Howard Green, a founding father of regenerative medicine and the George Higginson Professor of Cell Biology at Harvard Medical School, will receive the 2010 Warren Alpert Foundation Prize for developing methodologies leading directly to permanent skin restoration therapy which is saving the lives of thousands of burn patients around the world.

Building on the significance of Dr. Green's pioneering work, and the burgeoning field of regenerative medicine, an important symposium will be held at Harvard Medical School in association with the prize.  The symposium, Exploring Stem Cell Biology and Regenerative Medicine, will take place on the afternoon of September 27 and will feature prominent stem cell researchers including David T. Scadden, MD; Elaine Fuchs, PhD; George Q. Daley, MD, PhD; and Konrad Hochedlinger, PhD; in addition to Dr. Green.  The symposium will be followed by a dinner and prize presentation that evening.

The Warren Alpert Foundation Prize recognizes researchers for laboratory discoveries that have been translated into patient therapies or for findings with real potential to improve human health. Green's work embodies the spirit of the prize: He developed the first therapeutic use of cells grown in the lab. Before stem cells gained fame, Green cultivated them to generate skin grafts for burn patients. As an Alpert Prize recipient, Green joins an elite international group of researchers, seven of whom have also won the Nobel Prize.  Four of the recipients (Harald zur Hausen, Luc Montagnier, J. Robin Warren and Barry J. Marshall) received the Alpert Prize first and the Nobel thereafter.

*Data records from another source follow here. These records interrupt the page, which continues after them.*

**src/rtl/core/ubdc_pkg.sv**
```systemverilog
// Types and constants for the UART baud divisor calculator.
// No dependencies; imported by every module of the block.
package ubdc_pkg;

  // Field widths
  localparam int unsigned PORT_W   = 3;
  localparam int unsigned BAUD_W   = 32;
  localparam int unsigned CLK_W    = 28;
  localparam int unsigned FB_W     = 26;
  localparam int unsigned DIV_W    = 13;
  localparam int unsigned FINE_W   = 5;
  localparam int unsigned CFG_IDX_W = 1;
  localparam int unsigned CFG_DATA_W = CLK_W;

  // Divider widths: numerator is 2*clock, divisor is the effective baud
  localparam int unsigned NUM_W = CLK_W + 1;
  localparam int unsigned DEN_W = CLK_W - 1;
  localparam int unsigned QUO_W = DIV_W + FINE_W;
  localparam int unsigned NCELL = NUM_W;

  // Register reset values
  localparam logic [CLK_W-1:0] BASE_CLOCK_RESET = CLK_W'(100000000);
  localparam logic [FB_W-1:0]  FALLBACK_RESET   = FB_W'(1000);

  // Highest port number that runs from the full clock
  localparam logic [PORT_W-1:0] LAST_FULL_PORT = PORT_W'(1);

  // Configuration register indexes
  typedef enum logic [CFG_IDX_W-1:0] {
    CFG_BASE_CLOCK    = 1'b0,
    CFG_FALLBACK_BAUD = 1'b1
  } cfg_idx_t;

  // Work item handed along the divider row
  typedef struct packed {
    logic             zero;
    logic [NUM_W-1:0] num;
    logic [DEN_W-1:0] rem;
    logic [DEN_W-1:0] den;
    logic [QUO_W-1:0] quo;
  } ubdc_work_t;

endpackage

```
**src/rtl/core/ubdc_front.sv**
```systemverilog
// Front stage: configuration registers, clock and baud selection.
// Depends on ubdc_pkg; feeds the first divider cell.
module ubdc_front (
  input  logic                           clk,
  input  logic                           rst,
  input  logic                           cfg_valid,
  output logic                           cfg_ready,
  input  logic [ubdc_pkg::CFG_IDX_W-1:0]  cfg_index,
  input  logic [ubdc_pkg::CFG_DATA_W-1:0] cfg_data,
  input  logic                           up_valid,
  output logic                           up_ready,
  input  logic [ubdc_pkg::PORT_W-1:0]    port_number,
  input  logic [ubdc_pkg::BAUD_W-1:0]    baud_request,
  output logic                           down_valid,
  input  logic                           down_ready,
  output ubdc_pkg::ubdc_work_t            down_data
);
  import ubdc_pkg::*;

  logic [CLK_W-1:0] base_clock_hz;
  logic [FB_W-1:0]  fallback_baud;
  logic             valid;
  ubdc_work_t       work;
  ubdc_work_t       work_next;
  logic [DEN_W-1:0] half_clk;
  logic [CLK_W-1:0] port_clk;
  logic             use_fallback;

  assign cfg_ready = 1'b1;

  // Configuration registers
  always_ff @(posedge clk) begin
    if (rst) begin
      base_clock_hz <= BASE_CLOCK_RESET;
      fallback_baud <= FALLBACK_RESET;
    end else if (cfg_valid) begin
      unique case (cfg_idx_t'(cfg_index))
        CFG_BASE_CLOCK:    base_clock_hz <= cfg_data[CLK_W-1:0];
        CFG_FALLBACK_BAUD: fallback_baud <= cfg_data[FB_W-1:0];
        default: ;
      endcase
    end
  end

  // Port clock, limit test and effective baud
  always_comb begin
    half_clk     = base_clock_hz[CLK_W-1:1];
    port_clk     = (port_number <= LAST_FULL_PORT) ? base_clock_hz : {1'b0, half_clk};
    use_fallback = (baud_request == '0) ||
                   (baud_request > {{(BAUD_W-DEN_W){1'b0}}, half_clk});
    work_next.num  = {port_clk, 1'b0};
    work_next.rem  = '0;
    work_next.quo  = '0;
    work_next.den  = use_fallback ? {{(DEN_W-FB_W){1'b0}}, fallback_baud}
                                  : baud_request[DEN_W-1:0];
    work_next.zero = (work_next.den == '0);
  end

  assign up_ready = !valid || down_ready;

  // Stage register
  always_ff @(posedge clk) begin
    if (rst) begin
      valid <= 1'b0;
    end else if (up_ready) begin
      valid <= up_valid;
    end
  end

  always_ff @(posedge clk) begin
    if (up_ready && up_valid) begin
      work <= work_next;
    end
  end

  assign down_valid = valid;
  assign down_data  = work;

endmodule

```
**src/rtl/core/ubdc_cell.sv**
```systemverilog
// One restoring-division cell: brings down one numerator bit per request.
// Depends on ubdc_pkg; instanced in a row by the top level.
module ubdc_cell (
  input  logic                 clk,
  input  logic                 rst,
  input  logic                 up_valid,
  output logic                 up_ready,
  input  ubdc_pkg::ubdc_work_t  up_data,
  output logic                 down_valid,
  input  logic                 down_ready,
  output ubdc_pkg::ubdc_work_t  down_data
);
  import ubdc_pkg::*;

  logic             valid;
  ubdc_work_t       work;
  ubdc_work_t       work_next;
  logic [DEN_W:0]   trial;
  logic [DEN_W+1:0] diff;
  logic             fits;

  // Shift in the next numerator bit and try a subtract
  always_comb begin
    trial = {up_data.rem, up_data.num[NUM_W-1]};
    diff  = {1'b0, trial} - {2'b00, up_data.den};
    fits  = !diff[DEN_W+1];
    work_next      = up_data;
    work_next.num  = {up_data.num[NUM_W-2:0], 1'b0};
    work_next.rem  = fits ? diff[DEN_W-1:0] : trial[DEN_W-1:0];
    work_next.quo  = {up_data.quo[QUO_W-2:0], fits};
  end

  // Accept whenever the cell is empty or its contents move on
  assign up_ready = !valid || down_ready;

  always_ff @(posedge clk) begin
    if (rst) begin
      valid <= 1'b0;
    end else if (up_ready) begin
      valid <= up_valid;
    end
  end

  always_ff @(posedge clk) begin
    if (up_ready && up_valid) begin
      work <= work_next;
    end
  end

  assign down_valid = valid;
  assign down_data  = work;

endmodule

```
**src/rtl/core/uart_baud_divisor_calc.sv**
```systemverilog
// Top level of the UART baud divisor calculator.
// Depends on ubdc_pkg, ubdc_front and ubdc_cell.
//
//   channel   signals                               direction
//   config    cfg_valid/cfg_ready, cfg_index/data   in
//   request   in_valid/in_stall, port_number/baud   in
//   result    out_valid/out_stall, divisor/fine     out
//
// One request a cycle while in_stall is low; the row is the front stage plus 29
// division cells, one quotient bit of floor(2*clock/baud) per cell.
// Reset clears every stage valid and restores both configuration registers.
// A stalled result holds in the last cell; stages behind it keep filling
// empty slots and in_stall rises only when the row is full up to the front.
module uart_baud_divisor_calc (
  input  logic                           clk,
  input  logic                           rst,
  input  logic                           cfg_valid,
  output logic                           cfg_ready,
  input  logic [ubdc_pkg::CFG_IDX_W-1:0]  cfg_index,
  input  logic [ubdc_pkg::CFG_DATA_W-1:0] cfg_data,
  input  logic                           in_valid,
  output logic                           in_stall,
  input  logic [ubdc_pkg::PORT_W-1:0]    port_number,
  input  logic [ubdc_pkg::BAUD_W-1:0]    baud_request,
  output logic                           out_valid,
  input  logic                           out_stall,
  output logic [ubdc_pkg::DIV_W-1:0]     divisor,
  output logic [ubdc_pkg::FINE_W-1:0]    fine_adjust
);
  import ubdc_pkg::*;

  logic [NCELL:0] link_valid;
  logic [NCELL:0] link_ready;
  ubdc_work_t     link_data [NCELL+1];
  logic           front_ready;

  ubdc_front u_front (
    .clk         (clk),
    .rst         (rst),
    .cfg_valid   (cfg_valid),
    .cfg_ready   (cfg_ready),
    .cfg_index   (cfg_index),
    .cfg_data    (cfg_data),
    .up_valid    (in_valid),
    .up_ready    (front_ready),
    .port_number (port_number),
    .baud_request(baud_request),
    .down_valid  (link_valid[0]),
    .down_ready  (link_ready[0]),
    .down_data   (link_data[0])
  );

  assign in_stall = !front_ready;

  // Row of division cells, most significant quotient bit first
  for (genvar i = 0; i < NCELL; i++) begin : g_cell
    ubdc_cell u_cell (
      .clk       (clk),
      .rst       (rst),
      .up_valid  (link_valid[i]),
      .up_ready  (link_ready[i]),
      .up_data   (link_data[i]),
      .down_valid(link_valid[i+1]),
      .down_ready(link_ready[i+1]),
      .down_data (link_data[i+1])
    );
  end

  assign link_ready[NCELL] = !out_stall;
  assign out_valid         = link_valid[NCELL];

  // Split the low quotient bits; a zero baud gives zero results
  assign divisor     = link_data[NCELL].zero ? '0 : link_data[NCELL].quo[QUO_W-1:FINE_W];
  assign fine_adjust = link_data[NCELL].zero ? '0 : link_data[NCELL].quo[FINE_W-1:0];

endmodule

```
[config.mk]
export PLATFORM = sky130hd
export DESIGN_NAME = rhd_div
export DESIGN_NICKNAME = d
export VERILOG_FILES = /design/src/design/rhd_pkg.sv /design/src/design/rhd_div.sv
export SDC_FILE = /design/constraint.sdc
export NUM_CORES = 1
export LEC_CHECK = 0
export ABC_CLOCK_PERIOD_IN_PS = 2900
export BUFFER_PORTS_ARGS = -buffer_cell sky130_fd_sc_hd__buf_2
export CELL_PAD_IN_SITES_DETAIL_PLACEMENT = 1
export CELL_PAD_IN_SITES_GLOBAL_PLACEMENT = 1
export CORE_UTILIZATION = 42
export CTS_CLUSTER_SIZE = 14
export DETAILED_ROUTE_END_ITERATION = 8
export PLACE_DENSITY = 0.79
export SLEW_MARGIN = 20
export SYNTH_ARGS = -nofsm -noshare
export SYNTH_HDL_FRONTEND = slang
export SYNTH_SLANG_ARGS = --single-unit
[constraint.sdc]
create_clock -name clk -period 2.9 [get_ports clk]
set_clock_uncertainty 0.1 [all_clocks]
set_input_delay 0.435 -clock clk [delete_from_list [all_inputs] [get_ports clk]]
set_output_delay 0.435 -clock clk [all_outputs]
set_load 0.03 [all_outputs]
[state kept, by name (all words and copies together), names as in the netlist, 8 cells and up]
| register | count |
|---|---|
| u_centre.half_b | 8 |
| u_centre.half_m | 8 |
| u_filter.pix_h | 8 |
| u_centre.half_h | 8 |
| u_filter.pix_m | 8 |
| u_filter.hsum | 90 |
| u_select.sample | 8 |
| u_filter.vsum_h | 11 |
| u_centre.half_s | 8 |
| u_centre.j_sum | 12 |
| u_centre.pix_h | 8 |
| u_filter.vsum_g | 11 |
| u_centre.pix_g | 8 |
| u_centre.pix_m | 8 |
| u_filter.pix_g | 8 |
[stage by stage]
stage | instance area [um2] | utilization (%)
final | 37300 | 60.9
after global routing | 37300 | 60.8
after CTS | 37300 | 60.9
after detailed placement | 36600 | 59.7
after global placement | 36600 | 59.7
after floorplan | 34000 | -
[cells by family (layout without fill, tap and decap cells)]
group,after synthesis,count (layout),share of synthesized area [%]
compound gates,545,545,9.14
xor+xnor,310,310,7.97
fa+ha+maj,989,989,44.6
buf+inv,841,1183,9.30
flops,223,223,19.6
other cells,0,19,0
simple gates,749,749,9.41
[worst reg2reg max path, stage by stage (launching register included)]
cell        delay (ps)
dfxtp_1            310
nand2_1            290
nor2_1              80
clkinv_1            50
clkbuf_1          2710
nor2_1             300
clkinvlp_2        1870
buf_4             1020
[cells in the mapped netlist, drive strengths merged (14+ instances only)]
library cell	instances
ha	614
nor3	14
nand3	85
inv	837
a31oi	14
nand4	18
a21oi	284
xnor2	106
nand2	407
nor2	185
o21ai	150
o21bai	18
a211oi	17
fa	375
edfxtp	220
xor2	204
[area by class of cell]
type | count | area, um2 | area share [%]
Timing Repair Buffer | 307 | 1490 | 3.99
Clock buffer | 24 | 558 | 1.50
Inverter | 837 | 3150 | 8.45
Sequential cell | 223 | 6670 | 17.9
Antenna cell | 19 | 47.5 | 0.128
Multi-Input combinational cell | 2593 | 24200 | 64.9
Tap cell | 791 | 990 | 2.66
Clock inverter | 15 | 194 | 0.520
`config.mk`:
```
export PLATFORM = sky130hd
export DESIGN_NAME = srecord_stream_loader
export DESIGN_NICKNAME = d
export VERILOG_FILES = /design/src/srl_pkg.sv /design/src/srl_parser.sv /design/src/srecord_stream_loader.sv
export SDC_FILE = /design/constraint.sdc
export NUM_CORES = 1
export LEC_CHECK = 0
export ABC_AREA = 1
export BUFFER_PORTS_ARGS = -buffer_cell sky130_fd_sc_hd__buf_2
export CORE_MARGIN = 4
export CORE_UTILIZATION = 55
export CTS_CLUSTER_DIAMETER = 120
export DETAILED_ROUTE_END_ITERATION = 8
export GPL_ROUTABILITY_DRIVEN = 0
export PLACE_DENSITY = 0.78
export SETUP_SLACK_MARGIN = 0.4
export SYNTH_ARGS = -nofsm -noshare
export SYNTH_HDL_FRONTEND = slang
export SYNTH_SLANG_ARGS = --single-unit
```
`constraint.sdc`:
```
create_clock -name clk -period 5.45 [get_ports clk]
set_input_delay 1.09 -clock clk [delete_from_list [all_inputs] [get_ports clk]]
set_output_delay 1.09 -clock clk [all_outputs]
set_load 0.005 [all_outputs]
```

The esteemed Warren Alpert Foundation Prize, which recently increased its grant award to $200,000, has a unique history.  Warren Alpert first established the prize in 1987 after reading that Kenneth Murray of the University of Edinburgh had developed a successful vaccine for hepatitis B. Alpert decided immediately that he would like to reward such far-reaching breakthroughs, so he called Murray to tell him he had won a prize, and then set about creating the foundation.  The prize was formally established under the leadership of Dr. Daniel Tosteson, who was the Dean of Harvard Medical School at the time.